One word review – Controversial!
Synopsis from Goodreads: What a thing of wonder a mobile phone is. Six ounces of metal, glass and plastic, fashioned into a sleek, shiny, precious object. At once, a gateway to other worlds – and a treacherous weapon in the hands of the unwary, the unwitting, the inept.
The Cleverley family live a gilded life, little realising how precarious their privilege is, just one tweet away from disaster. George, the patriarch, is a stalwart of television interviewing, a ‘national treasure’ (his words), his wife Beverley, a celebrated novelist (although not as celebrated as she would like), and their children, Nelson, Elizabeth, Achilles, various degrees of catastrophe waiting to happen.
Together they will go on a journey of discovery through the Hogarthian jungle of the modern living where past presumptions count for nothing and carefully curated reputations can be destroyed in an instant. Along the way they will learn how volatile, how outraged, how unforgiving the world can be when you step from the proscribed path.
Powered by John Boyne’s characteristic humour and razor-sharp observation, The Echo Chamber is a satiric helter skelter, a dizzying downward spiral of action and consequence, poised somewhere between farce, absurdity and oblivion. To err is maybe to be human, but to really foul things up you only need a phone.
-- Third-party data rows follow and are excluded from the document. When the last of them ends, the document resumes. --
## src/rtl/pipe_hazard_ctrl.sv

```systemverilog
// Hazard/stall sequencer for a 5-stage pipeline: drives the write-enable and flush controls of the PC, IF/ID, ID/EX and EX/MEM registers.
// Optional build macro HAZ_STATS_EN adds saturating stall/flush statistics counters.
module pipe_hazard_ctrl #(
  parameter int REG_W        = 6,
  parameter int LU_STALLS    = 2,
  parameter int FLUSH_CYCLES = 2,
  parameter int MEM_TIMEOUT  = 15
) (
  input  logic             clk,
  input  logic             rst_n,
  input  logic [REG_W-1:0] id_rs,
  input  logic [REG_W-1:0] id_rt,
  input  logic             id_uses_rt,
  input  logic             ex_mem_rd,
  input  logic [REG_W-1:0] ex_rd,
  input  logic             redirect,
  input  logic             mem_req,
  input  logic             mem_ack,
  output logic             pc_wrt,
  output logic             ifid_wrt,
  output logic             ifid_flush,
  output logic             idex_wrt,
  output logic             idex_flush,
  output logic             exmem_wrt,
  output logic             mem_timeout
`ifdef HAZ_STATS_EN
  ,
  output logic [15:0]      stall_cnt,
  output logic [15:0]      flush_cnt
`endif
);

  typedef enum logic [1:0] {RUN, LU_STALL, FLUSH, MEM_WAIT} state_t;
  typedef enum logic [1:0] {O_NORM, O_FRZ, O_SQ, O_BUB} oset_t;

  // cnt holds the number of stall/flush cycles already issued, so the
  // final cycle of a sequence is the one where cnt equals (length - 1).
  localparam logic [3:0] LU_LAST = 4'(LU_STALLS - 1);
  localparam logic [3:0] FL_LAST = 4'(FLUSH_CYCLES - 1);
  localparam logic [3:0] TO_LAST = 4'(MEM_TIMEOUT);

  state_t     state, state_nxt;
  logic [3:0] cnt, cnt_nxt;
  oset_t      oset;
  logic       to_set;
  logic       lu;
  logic       mem_stall;

  assign lu = ex_mem_rd && (ex_rd != '0) &&
              ((ex_rd == id_rs) || (id_uses_rt && (ex_rd == id_rt)));
  assign mem_stall = mem_req && !mem_ack;

  always_ff @(posedge clk or negedge rst_n) begin
    if (!rst_n) begin
      state       <= RUN;
      cnt         <= '0;
      mem_timeout <= 1'b0;
    end else begin
      state <= state_nxt;
      cnt   <= cnt_nxt;
      if (to_set) mem_timeout <= 1'b1;
    end
  end

  always_comb begin
    state_nxt = state;
    cnt_nxt   = cnt;
    oset      = O_NORM;
    to_set    = 1'b0;
    case (state)
      RUN: begin
        if (mem_stall) begin
          oset      = O_FRZ;
          state_nxt = MEM_WAIT;
          cnt_nxt   = 4'd1;
        end else if (redirect) begin
          oset = O_SQ;
          if (FLUSH_CYCLES > 1) begin
            state_nxt = FLUSH;
            cnt_nxt   = 4'd1;
          end
        end else if (lu) begin
          oset = O_BUB;
          if (LU_STALLS > 1) begin
            state_nxt = LU_STALL;
            cnt_nxt   = 4'd1;
          end
        end
      end
      MEM_WAIT: begin
        // MEM is frozen, so redirect and load-use are not acted on here.
        if (mem_ack) begin
          oset      = O_NORM;
          state_nxt = RUN;
          cnt_nxt   = '0;
        end else if (cnt == TO_LAST) begin
          oset      = O_NORM;
          to_set    = 1'b1;
          state_nxt = RUN;
          cnt_nxt   = '0;
        end else begin
          oset    = O_FRZ;
          cnt_nxt = cnt + 4'd1;
        end
      end
      FLUSH: begin
        if (mem_stall) begin
          oset      = O_FRZ;
          state_nxt = MEM_WAIT;
          cnt_nxt   = 4'd1;
        end else if (redirect) begin
          oset    = O_SQ;
          cnt_nxt = 4'd1;
        end else if (cnt == FL_LAST) begin
          oset      = O_SQ;
          state_nxt = RUN;
          cnt_nxt   = '0;
        end else begin
          oset    = O_SQ;
          cnt_nxt = cnt + 4'd1;
        end
      end
      LU_STALL: begin
        if (mem_stall) begin
          oset      = O_FRZ;
          state_nxt = MEM_WAIT;
          cnt_nxt   = 4'd1;
        end else if (redirect) begin
          oset = O_SQ;
          if (FLUSH_CYCLES > 1) begin
            state_nxt = FLUSH;
            cnt_nxt   = 4'd1;
          end else begin
            state_nxt = RUN;
            cnt_nxt   = '0;
          end
        end else if (cnt == LU_LAST) begin
          oset      = O_BUB;
          state_nxt = RUN;
          cnt_nxt   = '0;
        end else begin
          oset    = O_BUB;
          cnt_nxt = cnt + 4'd1;
        end
      end
      default: begin
        state_nxt = RUN;
        cnt_nxt   = '0;
      end
    endcase
  end

  // Output decode; reset forces every register to hold and both flushes on.
  always_comb begin
    pc_wrt     = 1'b1;
    ifid_wrt   = 1'b1;
    ifid_flush = 1'b0;
    idex_wrt   = 1'b1;
    idex_flush = 1'b0;
    exmem_wrt  = 1'b1;
    case (oset)
      O_FRZ: begin
        pc_wrt    = 1'b0;
        ifid_wrt  = 1'b0;
        idex_wrt  = 1'b0;
        exmem_wrt = 1'b0;
      end
      O_SQ: begin
        ifid_flush = 1'b1;
        idex_flush = 1'b1;
      end
      O_BUB: begin
        pc_wrt     = 1'b0;
        ifid_wrt   = 1'b0;
        idex_flush = 1'b1;
      end
      default: ;
    endcase
    if (!rst_n) begin
      pc_wrt     = 1'b0;
      ifid_wrt   = 1'b0;
      ifid_flush = 1'b1;
      idex_wrt   = 1'b0;
      idex_flush = 1'b1;
      exmem_wrt  = 1'b0;
    end
  end

`ifdef HAZ_STATS_EN
  function automatic logic [15:0] sat_inc16(input logic [15:0] v);
    return (v == 16'hFFFF) ? v : v + 16'd1;
  endfunction

  logic redir_acc;
  // SQ only ever coincides with a live redirect when one is being accepted.
  assign redir_acc = redirect && (oset == O_SQ);

  always_ff @(posedge clk or negedge rst_n) begin
    if (!rst_n) begin
      stall_cnt <= '0;
      flush_cnt <= '0;
    end else begin
      if (oset == O_FRZ || oset == O_BUB) stall_cnt <= sat_inc16(stall_cnt);
      if (redir_acc) flush_cnt <= sat_inc16(flush_cnt);
    end
  end
`endif

endmodule

```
My Thoughts: Wow that was one wild ride. I am not sure if Boyne’s intention when writing this was to make is so hilariously funny but that was the effect on this reader. The book was written in retaliation to online trolling Boyne received on Twitter regarding a previous novel and boy does he tear social media and trolls apart, along with writers who use ghosts, public personalities who are not squeaky clean and almost everyone in between.
Every member of the Cleverley family is unlikeable in their own unique way (with the exception of Nelson) and I spent most of the book torn between shock at their latest outrageous actions and amusement at the way they handle events.
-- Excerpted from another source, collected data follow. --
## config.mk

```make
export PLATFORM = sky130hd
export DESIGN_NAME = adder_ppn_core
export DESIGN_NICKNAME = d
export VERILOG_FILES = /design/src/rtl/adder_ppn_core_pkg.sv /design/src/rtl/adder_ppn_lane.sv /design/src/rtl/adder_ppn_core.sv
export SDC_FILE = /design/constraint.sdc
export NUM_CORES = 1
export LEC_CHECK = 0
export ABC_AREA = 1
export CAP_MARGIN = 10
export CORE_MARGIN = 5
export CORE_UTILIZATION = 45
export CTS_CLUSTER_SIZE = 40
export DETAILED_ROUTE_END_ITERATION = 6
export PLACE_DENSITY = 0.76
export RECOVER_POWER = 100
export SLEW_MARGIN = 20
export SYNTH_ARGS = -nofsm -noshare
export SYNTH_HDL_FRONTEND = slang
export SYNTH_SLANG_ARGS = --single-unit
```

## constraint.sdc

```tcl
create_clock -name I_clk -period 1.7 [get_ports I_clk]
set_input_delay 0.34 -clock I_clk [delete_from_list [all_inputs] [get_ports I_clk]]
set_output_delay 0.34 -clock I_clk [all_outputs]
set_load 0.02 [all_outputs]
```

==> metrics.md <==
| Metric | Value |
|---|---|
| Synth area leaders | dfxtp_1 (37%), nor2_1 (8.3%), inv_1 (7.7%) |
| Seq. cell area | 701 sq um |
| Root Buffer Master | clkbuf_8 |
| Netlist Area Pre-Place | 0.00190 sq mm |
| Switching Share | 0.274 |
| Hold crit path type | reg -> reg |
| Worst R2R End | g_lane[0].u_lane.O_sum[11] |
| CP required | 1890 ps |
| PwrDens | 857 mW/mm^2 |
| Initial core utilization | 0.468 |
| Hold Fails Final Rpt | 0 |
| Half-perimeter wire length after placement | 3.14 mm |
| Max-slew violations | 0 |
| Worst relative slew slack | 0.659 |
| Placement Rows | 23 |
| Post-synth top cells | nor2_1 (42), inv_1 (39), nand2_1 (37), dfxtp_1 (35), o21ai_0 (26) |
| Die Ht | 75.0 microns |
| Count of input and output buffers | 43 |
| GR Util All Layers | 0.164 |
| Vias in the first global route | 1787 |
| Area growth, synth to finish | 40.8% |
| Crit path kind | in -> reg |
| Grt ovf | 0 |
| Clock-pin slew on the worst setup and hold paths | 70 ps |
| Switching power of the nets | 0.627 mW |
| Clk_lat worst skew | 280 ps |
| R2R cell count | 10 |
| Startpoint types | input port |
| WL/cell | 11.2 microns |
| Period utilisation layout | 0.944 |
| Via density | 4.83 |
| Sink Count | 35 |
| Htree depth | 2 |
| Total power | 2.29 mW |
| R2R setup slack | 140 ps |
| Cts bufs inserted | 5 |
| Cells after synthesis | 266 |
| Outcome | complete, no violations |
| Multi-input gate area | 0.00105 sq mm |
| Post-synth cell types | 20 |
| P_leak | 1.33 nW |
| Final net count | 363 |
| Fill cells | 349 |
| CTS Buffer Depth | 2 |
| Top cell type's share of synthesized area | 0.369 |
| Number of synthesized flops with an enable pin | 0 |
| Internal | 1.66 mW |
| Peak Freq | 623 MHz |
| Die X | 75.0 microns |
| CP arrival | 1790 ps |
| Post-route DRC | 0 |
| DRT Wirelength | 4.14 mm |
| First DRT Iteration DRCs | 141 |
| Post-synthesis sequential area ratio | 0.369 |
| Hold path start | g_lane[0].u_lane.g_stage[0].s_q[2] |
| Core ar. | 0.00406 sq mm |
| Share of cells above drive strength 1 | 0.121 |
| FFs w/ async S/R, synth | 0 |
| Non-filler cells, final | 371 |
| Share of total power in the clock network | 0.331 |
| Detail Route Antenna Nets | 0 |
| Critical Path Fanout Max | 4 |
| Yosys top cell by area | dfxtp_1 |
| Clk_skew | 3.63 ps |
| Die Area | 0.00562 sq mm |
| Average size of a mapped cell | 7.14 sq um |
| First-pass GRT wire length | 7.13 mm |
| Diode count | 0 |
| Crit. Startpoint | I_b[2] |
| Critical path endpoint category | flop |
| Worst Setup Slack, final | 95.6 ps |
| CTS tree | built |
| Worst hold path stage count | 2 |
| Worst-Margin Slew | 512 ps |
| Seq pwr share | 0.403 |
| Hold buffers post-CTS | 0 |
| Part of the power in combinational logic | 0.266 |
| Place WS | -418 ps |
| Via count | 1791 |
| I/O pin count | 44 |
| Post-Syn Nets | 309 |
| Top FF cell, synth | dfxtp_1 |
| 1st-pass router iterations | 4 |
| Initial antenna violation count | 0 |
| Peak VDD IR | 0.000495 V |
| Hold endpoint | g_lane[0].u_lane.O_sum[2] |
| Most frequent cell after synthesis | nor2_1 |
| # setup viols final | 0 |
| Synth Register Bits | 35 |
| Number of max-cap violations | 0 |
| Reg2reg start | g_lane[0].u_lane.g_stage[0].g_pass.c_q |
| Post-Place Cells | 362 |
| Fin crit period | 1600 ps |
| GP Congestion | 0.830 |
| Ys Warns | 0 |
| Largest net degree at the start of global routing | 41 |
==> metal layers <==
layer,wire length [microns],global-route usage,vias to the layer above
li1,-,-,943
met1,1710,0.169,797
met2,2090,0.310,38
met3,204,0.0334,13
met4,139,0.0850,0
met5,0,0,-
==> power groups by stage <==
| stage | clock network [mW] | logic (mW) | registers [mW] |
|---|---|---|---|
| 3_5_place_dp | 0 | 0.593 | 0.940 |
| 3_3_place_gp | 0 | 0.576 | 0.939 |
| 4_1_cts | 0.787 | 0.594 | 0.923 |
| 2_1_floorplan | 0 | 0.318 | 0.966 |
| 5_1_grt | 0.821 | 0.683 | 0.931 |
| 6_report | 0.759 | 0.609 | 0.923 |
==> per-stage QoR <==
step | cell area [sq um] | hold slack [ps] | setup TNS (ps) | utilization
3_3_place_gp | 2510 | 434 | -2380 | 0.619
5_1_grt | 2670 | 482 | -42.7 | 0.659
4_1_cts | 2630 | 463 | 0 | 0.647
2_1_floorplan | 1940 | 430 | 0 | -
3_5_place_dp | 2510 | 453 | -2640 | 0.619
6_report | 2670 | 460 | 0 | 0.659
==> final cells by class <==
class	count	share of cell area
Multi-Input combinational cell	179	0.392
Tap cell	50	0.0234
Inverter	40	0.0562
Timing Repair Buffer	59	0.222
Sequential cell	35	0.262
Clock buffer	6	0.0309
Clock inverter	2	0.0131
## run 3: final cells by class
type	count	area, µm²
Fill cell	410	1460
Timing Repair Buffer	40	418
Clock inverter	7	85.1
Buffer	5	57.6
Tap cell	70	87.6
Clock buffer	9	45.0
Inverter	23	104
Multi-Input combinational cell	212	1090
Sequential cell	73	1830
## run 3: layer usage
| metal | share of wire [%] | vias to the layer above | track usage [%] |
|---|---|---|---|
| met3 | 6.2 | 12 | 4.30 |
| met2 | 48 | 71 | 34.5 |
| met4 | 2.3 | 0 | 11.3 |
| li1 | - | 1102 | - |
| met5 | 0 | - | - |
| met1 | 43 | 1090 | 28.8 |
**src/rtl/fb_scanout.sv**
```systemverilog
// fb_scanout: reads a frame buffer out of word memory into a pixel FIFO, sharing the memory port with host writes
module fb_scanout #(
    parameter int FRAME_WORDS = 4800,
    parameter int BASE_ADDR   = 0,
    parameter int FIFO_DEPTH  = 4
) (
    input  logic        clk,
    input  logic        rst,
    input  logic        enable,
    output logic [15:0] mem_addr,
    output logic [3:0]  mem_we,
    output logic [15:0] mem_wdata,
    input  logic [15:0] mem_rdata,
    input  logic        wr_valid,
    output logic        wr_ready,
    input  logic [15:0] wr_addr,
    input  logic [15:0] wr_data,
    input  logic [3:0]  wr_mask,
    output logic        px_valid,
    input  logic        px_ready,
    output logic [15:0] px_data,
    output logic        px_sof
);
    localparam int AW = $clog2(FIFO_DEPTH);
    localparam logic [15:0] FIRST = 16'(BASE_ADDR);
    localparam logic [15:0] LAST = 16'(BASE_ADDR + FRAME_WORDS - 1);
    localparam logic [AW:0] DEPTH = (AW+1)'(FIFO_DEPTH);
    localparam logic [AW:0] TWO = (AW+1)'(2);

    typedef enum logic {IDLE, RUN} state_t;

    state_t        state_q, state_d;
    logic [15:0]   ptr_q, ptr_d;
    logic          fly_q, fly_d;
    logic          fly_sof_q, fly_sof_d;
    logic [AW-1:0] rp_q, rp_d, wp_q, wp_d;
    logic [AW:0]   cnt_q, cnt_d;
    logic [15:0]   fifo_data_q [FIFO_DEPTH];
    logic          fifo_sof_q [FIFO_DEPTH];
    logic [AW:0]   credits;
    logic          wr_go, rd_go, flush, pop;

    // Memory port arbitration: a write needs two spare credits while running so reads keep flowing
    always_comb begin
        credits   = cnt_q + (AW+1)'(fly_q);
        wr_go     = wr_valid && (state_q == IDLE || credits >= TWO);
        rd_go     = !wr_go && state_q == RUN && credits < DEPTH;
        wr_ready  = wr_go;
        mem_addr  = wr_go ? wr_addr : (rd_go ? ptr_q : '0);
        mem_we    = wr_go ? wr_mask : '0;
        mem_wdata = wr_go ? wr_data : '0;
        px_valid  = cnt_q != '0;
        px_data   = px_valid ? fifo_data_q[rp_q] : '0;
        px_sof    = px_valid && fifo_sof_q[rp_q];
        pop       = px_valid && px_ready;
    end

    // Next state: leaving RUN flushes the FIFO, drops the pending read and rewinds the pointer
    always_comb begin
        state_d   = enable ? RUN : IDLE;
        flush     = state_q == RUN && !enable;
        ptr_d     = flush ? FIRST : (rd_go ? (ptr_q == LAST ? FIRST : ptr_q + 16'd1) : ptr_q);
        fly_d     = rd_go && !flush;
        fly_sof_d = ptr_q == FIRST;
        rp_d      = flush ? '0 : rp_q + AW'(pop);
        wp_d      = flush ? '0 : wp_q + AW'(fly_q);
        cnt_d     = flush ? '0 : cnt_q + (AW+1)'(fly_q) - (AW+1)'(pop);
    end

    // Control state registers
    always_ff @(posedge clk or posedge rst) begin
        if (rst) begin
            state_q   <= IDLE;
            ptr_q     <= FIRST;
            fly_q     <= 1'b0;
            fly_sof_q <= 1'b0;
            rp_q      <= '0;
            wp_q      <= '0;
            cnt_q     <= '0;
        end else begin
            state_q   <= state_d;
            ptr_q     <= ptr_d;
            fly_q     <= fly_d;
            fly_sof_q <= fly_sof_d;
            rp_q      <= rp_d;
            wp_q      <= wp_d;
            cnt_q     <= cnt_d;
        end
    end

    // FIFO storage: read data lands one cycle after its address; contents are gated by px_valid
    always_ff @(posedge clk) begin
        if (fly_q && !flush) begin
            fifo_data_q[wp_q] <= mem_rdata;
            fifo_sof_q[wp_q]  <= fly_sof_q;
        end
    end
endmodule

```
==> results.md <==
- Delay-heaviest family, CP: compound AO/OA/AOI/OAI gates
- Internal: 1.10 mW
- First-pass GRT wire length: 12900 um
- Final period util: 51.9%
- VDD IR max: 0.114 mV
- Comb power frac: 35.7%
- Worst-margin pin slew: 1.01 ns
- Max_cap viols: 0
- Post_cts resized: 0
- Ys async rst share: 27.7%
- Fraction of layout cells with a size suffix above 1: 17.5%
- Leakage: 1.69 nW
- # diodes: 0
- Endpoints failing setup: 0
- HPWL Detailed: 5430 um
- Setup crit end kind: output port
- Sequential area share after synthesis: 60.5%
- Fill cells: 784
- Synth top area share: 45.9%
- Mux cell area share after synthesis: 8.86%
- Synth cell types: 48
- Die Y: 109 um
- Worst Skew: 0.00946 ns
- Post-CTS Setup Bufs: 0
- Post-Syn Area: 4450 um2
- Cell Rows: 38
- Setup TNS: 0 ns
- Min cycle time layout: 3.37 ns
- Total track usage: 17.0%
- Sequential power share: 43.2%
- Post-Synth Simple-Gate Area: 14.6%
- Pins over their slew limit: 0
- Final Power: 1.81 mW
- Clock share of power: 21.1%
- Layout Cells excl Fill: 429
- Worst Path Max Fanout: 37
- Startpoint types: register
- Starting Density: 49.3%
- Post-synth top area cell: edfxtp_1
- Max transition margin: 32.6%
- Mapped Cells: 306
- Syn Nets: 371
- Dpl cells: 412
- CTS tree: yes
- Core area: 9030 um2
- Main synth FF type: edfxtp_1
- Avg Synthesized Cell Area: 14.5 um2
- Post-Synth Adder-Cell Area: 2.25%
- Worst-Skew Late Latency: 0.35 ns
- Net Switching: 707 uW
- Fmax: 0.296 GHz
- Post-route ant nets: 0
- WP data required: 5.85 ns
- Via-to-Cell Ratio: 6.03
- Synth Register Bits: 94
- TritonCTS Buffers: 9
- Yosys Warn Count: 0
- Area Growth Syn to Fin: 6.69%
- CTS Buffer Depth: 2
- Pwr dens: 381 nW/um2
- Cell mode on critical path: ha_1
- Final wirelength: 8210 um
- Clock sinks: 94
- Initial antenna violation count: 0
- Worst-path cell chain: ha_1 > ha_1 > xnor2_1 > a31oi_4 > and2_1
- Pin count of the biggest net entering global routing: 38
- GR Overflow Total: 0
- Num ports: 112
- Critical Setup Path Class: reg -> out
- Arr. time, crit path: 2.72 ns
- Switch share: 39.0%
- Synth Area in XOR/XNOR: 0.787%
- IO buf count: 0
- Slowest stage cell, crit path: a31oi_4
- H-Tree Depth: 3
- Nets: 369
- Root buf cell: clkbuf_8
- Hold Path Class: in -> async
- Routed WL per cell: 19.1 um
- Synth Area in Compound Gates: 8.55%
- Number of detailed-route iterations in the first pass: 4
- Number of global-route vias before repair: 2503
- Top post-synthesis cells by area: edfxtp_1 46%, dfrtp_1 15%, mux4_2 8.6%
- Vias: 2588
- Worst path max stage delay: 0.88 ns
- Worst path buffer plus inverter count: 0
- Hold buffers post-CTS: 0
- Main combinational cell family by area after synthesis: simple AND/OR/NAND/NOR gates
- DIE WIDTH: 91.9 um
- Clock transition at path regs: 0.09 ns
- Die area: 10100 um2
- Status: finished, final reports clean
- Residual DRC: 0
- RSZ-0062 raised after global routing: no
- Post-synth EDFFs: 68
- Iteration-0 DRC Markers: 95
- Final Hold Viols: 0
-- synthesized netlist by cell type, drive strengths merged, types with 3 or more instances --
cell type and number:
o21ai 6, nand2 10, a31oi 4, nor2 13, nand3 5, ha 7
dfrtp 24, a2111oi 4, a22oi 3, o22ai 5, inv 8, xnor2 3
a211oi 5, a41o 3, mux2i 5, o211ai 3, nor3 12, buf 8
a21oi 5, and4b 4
===== config.mk =====
export PLATFORM = sky130hd
export DESIGN_NAME = mips_mult_seq
export DESIGN_NICKNAME = d
export VERILOG_FILES = /design/src/rtl/mips_pkg.sv /design/src/rtl/mips_mult_seq.sv
export SDC_FILE = /design/constraint.sdc
export NUM_CORES = 1
export LEC_CHECK = 0
export BUFFER_PORTS_ARGS = -buffer_cell sky130_fd_sc_hd__buf_2
export CAP_MARGIN = 20
export CORE_MARGIN = 2
export CORE_UTILIZATION = 45
export CTS_BUF_LIST = sky130_fd_sc_hd__clkbuf_8 sky130_fd_sc_hd__clkbuf_16
export DETAILED_ROUTE_END_ITERATION = 7
export GPL_ROUTABILITY_DRIVEN = 1
export GPL_TIMING_DRIVEN = 0
export PLACE_DENSITY = 0.76
export SKIP_LAST_GASP = 1
export SLEW_MARGIN = 0
export SYNTH_ARGS = -nofsm -noshare
export SYNTH_HDL_FRONTEND = slang
export SYNTH_SLANG_ARGS = --single-unit

===== constraint.sdc =====
create_clock -name clk -period 1.5 [get_ports clk]
set_input_delay 0.15 -clock clk [delete_from_list [all_inputs] [get_ports clk]]
set_output_delay 0.15 -clock clk [all_outputs]
set_load 0.02 [all_outputs]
This is satire at is finest no holds barred, totally irreverent and bound to offend.
Conversation today while I was reading “have you finished your funny book then?”
“You’re not giggling all the time anymore”
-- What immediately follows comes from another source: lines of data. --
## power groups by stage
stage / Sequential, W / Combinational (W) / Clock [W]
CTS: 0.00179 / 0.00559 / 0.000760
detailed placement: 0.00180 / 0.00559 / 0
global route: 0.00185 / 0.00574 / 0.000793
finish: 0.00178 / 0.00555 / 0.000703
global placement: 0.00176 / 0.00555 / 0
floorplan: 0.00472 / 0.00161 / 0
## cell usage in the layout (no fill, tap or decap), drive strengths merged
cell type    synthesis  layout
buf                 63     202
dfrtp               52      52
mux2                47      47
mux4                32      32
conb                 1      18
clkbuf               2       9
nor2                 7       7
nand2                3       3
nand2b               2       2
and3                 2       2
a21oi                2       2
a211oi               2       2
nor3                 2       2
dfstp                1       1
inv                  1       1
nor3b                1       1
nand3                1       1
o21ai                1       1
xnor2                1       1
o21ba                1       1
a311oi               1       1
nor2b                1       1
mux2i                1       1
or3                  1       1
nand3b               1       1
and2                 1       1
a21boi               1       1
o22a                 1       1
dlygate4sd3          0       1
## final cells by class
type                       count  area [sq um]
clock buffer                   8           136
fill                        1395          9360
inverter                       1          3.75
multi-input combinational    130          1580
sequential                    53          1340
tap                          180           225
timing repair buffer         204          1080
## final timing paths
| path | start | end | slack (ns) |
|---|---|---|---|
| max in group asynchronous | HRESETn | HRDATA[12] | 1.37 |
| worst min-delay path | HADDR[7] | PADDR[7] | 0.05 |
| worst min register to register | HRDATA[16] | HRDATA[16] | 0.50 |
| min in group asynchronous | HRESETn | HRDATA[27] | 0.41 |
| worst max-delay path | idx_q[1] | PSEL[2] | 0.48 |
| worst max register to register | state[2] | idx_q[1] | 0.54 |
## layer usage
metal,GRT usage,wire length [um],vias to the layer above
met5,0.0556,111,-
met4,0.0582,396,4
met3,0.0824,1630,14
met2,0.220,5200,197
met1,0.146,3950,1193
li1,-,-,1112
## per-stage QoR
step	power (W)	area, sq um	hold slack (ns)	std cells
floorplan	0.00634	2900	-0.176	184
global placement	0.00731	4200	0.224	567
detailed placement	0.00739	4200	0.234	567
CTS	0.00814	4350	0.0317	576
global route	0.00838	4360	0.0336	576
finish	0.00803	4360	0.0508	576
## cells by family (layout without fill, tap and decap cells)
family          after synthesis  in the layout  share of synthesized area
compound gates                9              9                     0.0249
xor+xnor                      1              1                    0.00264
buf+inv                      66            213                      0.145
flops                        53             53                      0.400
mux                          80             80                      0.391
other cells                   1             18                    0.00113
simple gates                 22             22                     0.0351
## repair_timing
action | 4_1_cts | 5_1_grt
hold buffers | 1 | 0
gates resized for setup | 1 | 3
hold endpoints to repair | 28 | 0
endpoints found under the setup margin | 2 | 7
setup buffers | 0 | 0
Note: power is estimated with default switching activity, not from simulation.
`config.mk`:
```
export PLATFORM = sky130hd
export DESIGN_NAME = rob_queue
export DESIGN_NICKNAME = d
export VERILOG_FILES = /design/src/rtl/rob_queue_pkg.sv /design/src/rtl/rob_wrap_ptr.sv /design/src/rtl/rob_queue.sv
export SDC_FILE = /design/constraint.sdc
export NUM_CORES = 1
export LEC_CHECK = 0
export CAP_MARGIN = 25
export CORE_AREA = 2 2 230 232
export DETAILED_ROUTE_END_ITERATION = 10
export DIE_AREA = 0 0 232 234
export GPL_ROUTABILITY_DRIVEN = 0
export SKIP_CTS_REPAIR_TIMING = 1
export SLEW_MARGIN = 15
export SYNTH_ARGS = -nofsm -noshare
export SYNTH_HDL_FRONTEND = slang
export SYNTH_SLANG_ARGS = --single-unit
```
`constraint.sdc`:
```
create_clock -name clk -period 10.33 [get_ports clk]
set_clock_uncertainty 0.2 [all_clocks]
set_input_delay 1.5495 -clock clk [delete_from_list [all_inputs] [get_ports clk]]
set_output_delay 1.5495 -clock clk [all_outputs]
set_load 0.01 [all_outputs]
```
Some of my favourite quotes:
“And I absolutely adore literature. I read six or seven books a year.”
“Well, a novel must have interesting sentences that gather together to make fascinating paragraphs. I believe very strongly in the idea of the chapter – that’s crucial.”
“Well, that’s age appropriate, isn’t it? What do you expect, that I’ll have sex with a woman in her fifties? If I wanted to do that, I’d just go to bed with my wife.”
“There was something hilarious about being called a London Elite by the current Prime Minister, he thought. What was next, the Queen criticizing his inherited wealth and privilege?”
“It’s not that I love him any more than you or Nelson’….’Although, in a way I do.”
“No, Michael Jackson came up with it. And you know things are bad when you’re taking romantic advice from Michael Jackson.”
“You could resign in solidarity with me’
After a respectful pause, George, Lord Husbery and even Margaret burst out laughing in unison”
“So what’s your name? he asked.
‘Rebecca,’ she replied. ‘Like the first Mrs de Winter.’
‘You don’t get the reference?’
‘I’m afraid not.’
‘That’s disappointing. I hoped you would. Somehow I thought you’d be a reader.’
‘I’m not really,’ he replied. ‘But my cousin Rachel is.’
Who would like this? I would recommend this to those who are not easily offended, those who can appreciate satire and those who think we spend too much time obsessing about social media and getting likes.